Ce samedi 12 septembre, des dizaines de milliers de personnes en Europe se réunissent pour unejournée d’action européenne #EuropeSaysWelcome #RefugeesWelcome. Si nous nous soucions du climat, comme nous le proclamons, alors joignons-nous à eux. Nous avons besoin que le mouvement embrasse une culture du souci de l’autre, quelle que soit l’étiquette mise sur le problème.

J’ai l’incroyable privilège de passer mes journées de travail à écouter et partager des histoires d’injustice et des histoires de courage. Pas une fois je n’ai pensé que partager des histoires qui ne portent pas l’étiquette climatique risquerait de disperser l’attention de mes amis défenseurs du climat, j’ai toujours pensé que ce serait une source d’inspiration pour nous tous.

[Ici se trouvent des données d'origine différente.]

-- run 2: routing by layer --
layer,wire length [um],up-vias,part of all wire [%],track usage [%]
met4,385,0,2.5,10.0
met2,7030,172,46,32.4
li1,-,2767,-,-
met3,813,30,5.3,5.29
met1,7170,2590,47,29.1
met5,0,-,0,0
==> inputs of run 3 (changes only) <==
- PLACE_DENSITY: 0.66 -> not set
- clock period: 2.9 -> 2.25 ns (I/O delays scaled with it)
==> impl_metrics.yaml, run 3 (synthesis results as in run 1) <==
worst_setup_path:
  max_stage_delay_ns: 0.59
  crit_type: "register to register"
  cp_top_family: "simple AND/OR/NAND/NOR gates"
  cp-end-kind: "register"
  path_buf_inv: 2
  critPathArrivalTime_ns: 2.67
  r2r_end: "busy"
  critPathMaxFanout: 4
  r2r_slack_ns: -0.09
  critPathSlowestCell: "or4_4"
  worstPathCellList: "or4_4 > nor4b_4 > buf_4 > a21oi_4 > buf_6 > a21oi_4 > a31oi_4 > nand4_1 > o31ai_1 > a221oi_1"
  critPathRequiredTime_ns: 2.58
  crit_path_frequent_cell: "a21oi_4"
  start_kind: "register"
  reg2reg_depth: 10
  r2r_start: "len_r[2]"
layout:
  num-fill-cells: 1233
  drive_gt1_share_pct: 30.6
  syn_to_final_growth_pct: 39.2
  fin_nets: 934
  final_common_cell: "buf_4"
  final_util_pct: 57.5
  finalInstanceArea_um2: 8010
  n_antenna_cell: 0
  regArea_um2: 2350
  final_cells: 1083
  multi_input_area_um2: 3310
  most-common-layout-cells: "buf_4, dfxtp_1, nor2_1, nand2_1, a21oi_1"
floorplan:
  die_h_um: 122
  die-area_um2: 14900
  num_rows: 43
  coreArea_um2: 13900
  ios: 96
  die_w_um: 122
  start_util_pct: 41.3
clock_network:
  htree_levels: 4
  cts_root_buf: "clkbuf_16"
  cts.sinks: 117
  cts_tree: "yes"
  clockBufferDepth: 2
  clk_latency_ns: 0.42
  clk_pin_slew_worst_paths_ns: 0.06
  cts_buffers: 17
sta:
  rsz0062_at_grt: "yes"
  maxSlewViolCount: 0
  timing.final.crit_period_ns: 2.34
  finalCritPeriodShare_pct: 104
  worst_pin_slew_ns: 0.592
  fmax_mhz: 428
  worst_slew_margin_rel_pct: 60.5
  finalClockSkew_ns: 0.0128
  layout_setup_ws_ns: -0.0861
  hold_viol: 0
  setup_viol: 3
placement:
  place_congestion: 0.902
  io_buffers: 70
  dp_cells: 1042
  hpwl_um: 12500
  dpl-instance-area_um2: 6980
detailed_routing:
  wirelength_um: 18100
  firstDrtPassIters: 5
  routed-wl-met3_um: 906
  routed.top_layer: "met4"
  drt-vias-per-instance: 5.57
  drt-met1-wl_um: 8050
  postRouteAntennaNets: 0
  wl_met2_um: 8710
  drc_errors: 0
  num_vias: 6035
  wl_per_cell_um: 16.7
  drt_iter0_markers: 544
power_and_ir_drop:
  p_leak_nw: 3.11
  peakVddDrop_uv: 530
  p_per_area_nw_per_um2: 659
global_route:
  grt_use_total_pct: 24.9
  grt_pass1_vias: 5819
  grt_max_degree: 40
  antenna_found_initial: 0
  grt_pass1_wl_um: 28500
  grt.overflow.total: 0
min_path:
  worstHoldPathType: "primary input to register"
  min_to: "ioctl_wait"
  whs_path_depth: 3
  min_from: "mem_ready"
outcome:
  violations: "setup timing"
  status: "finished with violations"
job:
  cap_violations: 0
### config.mk
export PLATFORM = sky130hd
export DESIGN_NAME = mips_multicycle_core
export DESIGN_NICKNAME = d
export VERILOG_FILES = /design/src/rtl/mips_multicycle_core.sv
export SDC_FILE = /design/constraint.sdc
export NUM_CORES = 2
export LEC_CHECK = 0
export BUFFER_PORTS_ARGS = -buffer_cell sky130_fd_sc_hd__buf_2
export CELL_PAD_IN_SITES_DETAIL_PLACEMENT = 2
export CELL_PAD_IN_SITES_GLOBAL_PLACEMENT = 2
export CORE_MARGIN = 2
export CORE_UTILIZATION = 40
export CTS_CLUSTER_DIAMETER = 100
export DETAILED_ROUTE_END_ITERATION = 16
export PLACE_DENSITY_LB_ADDON = 0.1
export REMOVE_ABC_BUFFERS = 1
export SLEW_MARGIN = 25
export SYNTH_ARGS = -nofsm -noshare
export SYNTH_HDL_FRONTEND = slang
export SYNTH_SLANG_ARGS = --single-unit
### constraint.sdc
create_clock -name Clk -period 7.9 [get_ports Clk]
set_input_delay 1.185 -clock Clk [delete_from_list [all_inputs] [get_ports Clk]]
set_output_delay 1.185 -clock Clk [all_outputs]
set_load 0.02 [all_outputs]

Nous sommes ici pour longtemps, il ne s’agit pas de « vite se débarrasser de la crise du climat pour enfin avoir du temps pour les autres » et nous n’avons aucune chance de gagner notre combat pour laisser les combustibles fossiles sous terre si nous ne reconnaissons pas les valeurs sous-jacentes d’humanité partagée qui portent cet effort. Il est temps pour nous de prendre position.